Crossbow's Mote products have been used for so many diverse and interesting applications. One of the most interesting deployments was done in 2005 using a wireless system to monitor cane toads. You may wonder why anyone would want to monitor toads, so here is some background on this little problem.

The amphibious assault and invasion of the cane toad began in 1935 when the toad (native to South America) was introduced to the sugar cane fields of Queensland in Northern Australia to eat a beetle that was damaging the state's sugar-cane plantations. The experiment was a failure as the cane toads ignored the beetles and began chomping their way through other wildlife from frogs and tadpoles to small lizards. Even worse, the poisonous glands on their backs made them deadly to the crocodiles, mammals, snakes and birds that tried to eat them (a mouthful of toad could be fatal to a dog or cat). Even the tadpoles were poisonous to native animals. The toads adapted quickly to the heat and humidity of tropical Queensland and within decades moved South and West, and finally overran the world famous Kakadu National Park - a World Heritage site. While the region of Darwin was already besieged, millions of other toads were converging on Western Australia. Females could lay up to 35,000 eggs at a time making efforts to head them off difficult. The federal government looked into cane toad control research through its scientific agency, the Commonwealth Scientific and Industrial Research Organization (CSIRO) to find pathogens or other agents to wipe out the pests.

The toads can not be rounded up like cattle, but must be caught one by one - it is only through volunteer efforts that Australians can stop this amphibian invasion. To aid these efforts, a collaboration between the University of New South Wales, Portland State University and National ICT Australia aimed to design a wireless sensor network that could work unattended. In past deployments, researchers from UNSW used PDA class, disconnected devices. The prototype developed in this project provided a cheap and scalable alternative using networked sensor motes. The wireless acoustic sensor network used automatic recognition of animal vocalizations to census the populations of native frogs and the invasive toads. The wireless sensor network was designed to recognize vocalizations of up to 9 frog species found in northern Australia. The system used Crossbow's Stargate platform and MICA2 Mote products. The MICA2 Motes were used to collect acoustic samples and expand the sensor network coverage while the Stargate were used for resource-intensive tasks such as FFTs and machine learning.
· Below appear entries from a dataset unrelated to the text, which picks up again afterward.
### src/hw/rtl/jse_back.sv
// back end: walks the head record one character per word
module jse_back (
  input  logic          clk_i,
  input  logic          rst_ni,
  input  jse_pkg::rec_t rec_i,
  input  logic          avail_i,
  input  logic          out_ready_i,
  output logic          out_valid_o,
  output logic [7:0]    out_char_o,
  output logic          run_end_o,
  output logic          pop_o
);
  import jse_pkg::*;

  logic [3:0] idx_q, idx_d;
  logic [3:0] total;
  logic       fire;

  always_comb begin
    logic [3:0] p1;
    logic [3:0] p2;
    logic [3:0] p3;
    p1 = idx_q - {3'b0, rec_i.open};
    p2 = p1 - {1'b0, rec_i.pre_len};
    p3 = p2 - {1'b0, rec_i.body_len};
    if (rec_i.open && idx_q == 4'd0) out_char_o = ChQuote;
    else if (p1 < {1'b0, rec_i.pre_len}) out_char_o = rec_i.pre[p1[1:0]];
    else if (p2 < {1'b0, rec_i.body_len}) out_char_o = rec_i.body[p2[2:0]];
    else if (p3 < {2'b0, rec_i.tail_len}) out_char_o = ChUnder;
    else out_char_o = ChQuote;
  end

  assign total       = rec_total(rec_i);
  assign out_valid_o = avail_i;
  assign run_end_o   = (idx_q == total - 4'd1);
  assign fire        = avail_i && out_ready_i;
  assign pop_o       = fire && run_end_o;
  assign idx_d       = pop_o ? 4'd0 : (fire ? idx_q + 4'd1 : idx_q);

  always_ff @(posedge clk_i or negedge rst_ni) begin
    if (!rst_ni) idx_q <= 4'd0;
    else idx_q <= idx_d;
  end

endmodule

### src/hw/rtl/json_string_escaper_utf8_unit.sv
// top level of the json string escaper with strict utf-8 checking
// an accepted word's record is queued; its text comes out once it heads the queue
// throughput: one input word per cycle while the record queue has room,
//   one output character per cycle while out_ready is high; a word of n characters
//   holds the back end until all are out, so escapes stall input once the queue fills
// reset: asynchronous, clears the held utf-8 bytes count, the queue and the char index
module json_string_escaper_utf8_unit #(
  parameter int unsigned QueueDepth = jse_pkg::QueueDepth
) (
  input  logic       clk_i,
  input  logic       rst_ni,
  // input words, one string byte each
  input  logic       in_valid_i,
  output logic       in_ready_o,
  input  logic [1:0] action_i,
  input  logic [7:0] data_byte_i,
  input  logic       first_byte_i,
  input  logic       last_byte_i,
  // output words, one json text byte each
  output logic       out_valid_o,
  input  logic       out_ready_i,
  output logic [7:0] out_char_o,
  output logic       run_end_o
);
  import jse_pkg::*;

  rec_t front_rec, head_rec;
  logic push, pop, full, empty;

  // front: utf-8 state and classification, one word per cycle while the queue has room
  jse_front u_front (
    .clk_i        (clk_i),
    .rst_ni       (rst_ni),
    .in_valid_i   (in_valid_i),
    .space_i      (!full),
    .action_i     (action_i),
    .data_byte_i  (data_byte_i),
    .first_byte_i (first_byte_i),
    .last_byte_i  (last_byte_i),
    .in_ready_o   (in_ready_o),
    .push_o       (push),
    .rec_o        (front_rec)
  );

  // queue decouples classification from character output
  jse_fifo #(
    .Depth (QueueDepth)
  ) u_fifo (
    .clk_i   (clk_i),
    .rst_ni  (rst_ni),
    .push_i  (push),
    .wdata_i (front_rec),
    .pop_i   (pop),
    .rdata_o (head_rec),
    .full_o  (full),
    .empty_o (empty)
  );

  // back: serializes the head record
  jse_back u_back (
    .clk_i       (clk_i),
    .rst_ni      (rst_ni),
    .rec_i       (head_rec),
    .avail_i     (!empty),
    .out_ready_i (out_ready_i),
    .out_valid_o (out_valid_o),
    .out_char_o  (out_char_o),
    .run_end_o   (run_end_o),
    .pop_o       (pop)
  );

  // a record is never pushed into a full queue
  assert property (@(posedge clk_i) disable iff (!rst_ni) push |-> !full)
    else $error("record pushed into full queue");

  // every pushed record carries between one and the maximum characters
  assert property (@(posedge clk_i) disable iff (!rst_ni)
    push |-> (rec_total(front_rec) != 4'd0 &&
              rec_total(front_rec) <= 4'(MaxResults)))
    else $error("record length out of range");

  // the unused action code never produces text
  assert property (@(posedge clk_i) disable iff (!rst_ni)
    (in_valid_i && in_ready_o && action_i == ActNone) |-> !push)
    else $error("unused action produced a record");

  // popping only on the final character of a record
  assert property (@(posedge clk_i) disable iff (!rst_ni) pop |-> (run_end_o && !empty))
    else $error("record popped before its last character");

endmodule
The development of the frog vocalization algorithm provided a key feature for the deployment. Acoustic features in the time and frequency domains could be used to distinguish the vocalizations of different amphibians. Frog vocalizations are much simpler than human speech, but they must be recognized in very difficult conditions (wind, rain, insects, and other prevalent noise). The algorithm examines each slice of the spectogram to extract attributes of the individual species being targeted by using pre-set classifiers. The use of this algorithm with the wireless sensor network was to pinpoint the regions inhabited by cane toads and to track their macro movement directions as the system was deployed in boundary regions. Researchers used a hybrid network of Stargate and MICA2 Motes to make the system cost-effective. The MICA2 Motes were scattered to collect acoustic samples while the resource-rich Stargate platform was used to run the FFT algorithm and other functions required. The MICA2 Mote platform performed preliminary processing on the samples to reduce the transmission size and environmental noise of the data sent to the Stargate. The Stargate would then use these inputs to determine the existence of frogs and pinpoint their location. The macro movements were estimated by comparing the cane-toad existence snap shots at different times by using the location of the sensor device that detected the existence of the species through vocalization. This location information proved to be more than adequate for tracking the cane toad's long-term migration patterns. Although the system would sometimes confuse species, it would never give incorrect results for the cane toad species (the principal species being detected) since it has a very different vocalization compared to the other species found. This type of detection helped volunteers determine which areas they needed to target, and which areas could be left alone allowing for workers to be used more efficiently rather than spending time doing broad sweeps of the area in search of the toad.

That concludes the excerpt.